- Portrayed by: Staci Greason
- Duration: 1989–92, 1995, 2000, 2002–03, 2010
- First appearance: October 16, 1989
- Last appearance: November 19, 2010
- Created by: Anne Howard Bailey
- Introduced by: Ken Corday and Shelley Curtis
- Spin-off appearances: Days of Our Lives: One Stormy Night (1992)

= Isabella Toscano =

Isabella Toscano is a fictional character from the NBC soap opera Days of Our Lives. The character first appeared on a recurring basis on October 16, 1989, and was portrayed by actress Staci Greason. Greason was put on contract in December 1989. Greason left the show in October 1992, after Isabella died from pancreatic cancer. Greason reappeared as Isabella's ghost in 1995, 2000, 2002, 2003, and most recently in November 2010.

==Storylines==
Isabella was born on July 27, 1960, to Loretta Toscano and Ernesto Toscano. She had an older sister, Marina Theresa Toscano. In 1989, Isabella was introduced as an inmate at an asylum. Isabella's sister, Marina (Hunter Tylo) was keeping her locked up against her will. She escaped with the help of Jack Deveraux and she hid in his loft. Together, Jack and Isabella discovered the Toscano family treasure and her mother, Loretta's diary—which Marina had been looking for.
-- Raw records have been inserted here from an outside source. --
[src/rtl/mc_down_chan.sv]
module mc_down_chan
  import mc_timer_pkg::*;
#(
  parameter int CNT_W = 16
) (
  input  logic             clk,
  input  logic             rst_n,
  input  logic [N_TB-1:0]  ticks,
  input  tbase_e           tb_sel,
  input  logic             run,
  input  logic             periodic,
  input  logic             start,
  input  logic [CNT_W-1:0] load_val,
  output logic [CNT_W-1:0] count,
  output logic             expire
);
  logic step;

  assign step   = ticks[tb_sel];
  assign expire = run && step && !start && (count == '0);

  always_ff @(posedge clk or negedge rst_n) begin
    if (!rst_n) begin
      count <= '0;
    end else if (start) begin
      count <= load_val;
    end else if (run && step) begin
      if (count == '0) count <= periodic ? load_val : '0;
      else count <= count - 1'b1;
    end
  end
endmodule

[src/rtl/mc_up_counter.sv]
module mc_up_counter
  import mc_timer_pkg::*;
#(
  parameter int W = 32
) (
  input  logic              clk,
  input  logic              rst_n,
  input  logic [N_TB-1:0]   ticks,
  input  logic [ESEL_W-1:0] sel,
  output logic [W-1:0]      count
);
  logic step;

  always_comb begin
    case (sel)
      3'd1:    step = ticks[0];
      3'd2:    step = ticks[1];
      3'd3:    step = ticks[2];
      3'd4:    step = ticks[3];
      default: step = 1'b1;
    endcase
  end

  always_ff @(posedge clk or negedge rst_n) begin
    if (!rst_n) count <= '0;
    else if (step) count <= count + 1'b1;
  end
endmodule

[src/rtl/mc_timer.sv]
module mc_timer
  import mc_timer_pkg::*;
#(
  parameter int CLK_MHZ = 100,
  parameter int CNT_W   = 16,
  parameter int UP_W    = 32
) (
  input  logic              clk,
  input  logic              rst_n,
  input  logic              reg_wr,
  input  logic [ADDR_W-1:0] reg_addr,
  input  logic [DATA_W-1:0] reg_wdata,
  output logic [DATA_W-1:0] reg_rdata,
  output logic [N_CH-1:0]   irq
);
  logic [DATA_W-1:0]    ctrl_q, ctrl_d;
  logic [N_CH-1:0]      irq_q;
  logic [N_TB-1:0]      ticks;
  logic [N_CH-1:0]      start, expire, load_wr;
  logic [CNT_W-1:0]     load_q  [N_CH];
  logic [CNT_W-1:0]     count_w [N_CH];
  logic [N_CH*CNT_W-1:0] count_flat;
  logic [UP_W-1:0]      up_count;
  logic                 ctrl_wr, stat_wr;
  logic [N_CH-1:0]      clr_mask;

  assign ctrl_wr  = reg_wr && (reg_addr == OFF_CTRL);
  assign stat_wr  = reg_wr && (reg_addr == OFF_STAT);
  assign clr_mask = stat_wr ? reg_wdata[N_CH-1:0] : '0;

  mc_tick_gen #(.CLK_MHZ(CLK_MHZ), .DECADE(10), .STAGES(N_TB)) u_ticks (
    .clk  (clk),
    .rst_n(rst_n),
    .ticks(ticks)
  );

  for (genvar i = 0; i < N_CH; i++) begin : g_chan
    assign load_wr[i] = reg_wr && (reg_addr == ch_offset(i));
    assign start[i]   = ctrl_wr && reg_wdata[RUN_LSB+i] && !ctrl_q[RUN_LSB+i];

    always_ff @(posedge clk or negedge rst_n) begin
      if (!rst_n) load_q[i] <= '0;
      else if (load_wr[i]) load_q[i] <= reg_wdata[CNT_W-1:0];
    end

    mc_down_chan #(.CNT_W(CNT_W)) u_chan (
      .clk     (clk),
      .rst_n   (rst_n),
      .ticks   (ticks),
      .tb_sel  (tbase_e'(ctrl_q[2*i +: TBSEL_W])),
      .run     (ctrl_q[RUN_LSB+i]),
      .periodic(ctrl_q[MODE_LSB+i]),
      .start   (start[i]),
      .load_val(load_q[i]),
      .count   (count_w[i]),
      .expire  (expire[i])
    );

    assign count_flat[i*CNT_W +: CNT_W] = count_w[i];
  end

  mc_up_counter #(.W(UP_W)) u_up (
    .clk  (clk),
    .rst_n(rst_n),
    .ticks(ticks),
    .sel  (ctrl_q[ESEL_LSB +: ESEL_W]),
    .count(up_count)
  );

  // Control word: a software write takes priority over the one-shot self-stop.
  always_comb begin
    ctrl_d = ctrl_q;
    if (ctrl_wr) begin
      ctrl_d = reg_wdata & CTRL_MASK;
    end else begin
      for (int i = 0; i < N_CH; i++) begin
        if (expire[i] && !ctrl_q[MODE_LSB+i]) ctrl_d[RUN_LSB+i] = 1'b0;
      end
    end
  end

  always_ff @(posedge clk or negedge rst_n) begin
    if (!rst_n) begin
      ctrl_q <= '0;
      irq_q  <= '0;
    end else begin
      ctrl_q <= ctrl_d;
      irq_q  <= (irq_q & ~clr_mask) | expire;
    end
  end

  assign irq = irq_q;

  always_comb begin
    reg_rdata = '0;
    if (reg_addr == OFF_CTRL) reg_rdata = ctrl_q;
    else if (reg_addr == OFF_UP) reg_rdata = DATA_W'(up_count);
    else if (reg_addr == OFF_STAT) reg_rdata = DATA_W'(irq_q);
    else begin
      for (int i = 0; i < N_CH; i++) begin
        if (reg_addr == ch_offset(i)) reg_rdata = DATA_W'(count_w[i]);
      end
    end
  end
endmodule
When Marina's dead body was discovered, Steve's wife, Kayla Brady was convicted in her murder. Unwilling to believe Kayla was guilty, Isabella teamed up with Kayla's brother, Roman Brady. In a surprising turn of events, Isabella and Roman discovered Isabella killed Marina, then blocked the deed from her memory. With this new evidence, Kayla was released and Isabella cleared on the grounds of self-defense.

In the summer of 1990, Isabella became a key figure in the infamous Cruise of Deception storyline when Ernesto Toscano, also seeking his late wife Loretta's diary, invited Salem's most prominent members aboard his yacht. Jack returned some of the diary's pages he had stole. Isabella discovered her biological father was not Ernesto but Victor Kiriakis. A furious Ernesto then kidnapped Isabella, taking her to a nearby island. Just before Ernesto succeeded in poisoning Isabella as he had her mother after he discovered Loretta's affair with Victor, Roman rescued Isabella. In the mayhem, Ernesto and Hope Brady were killed.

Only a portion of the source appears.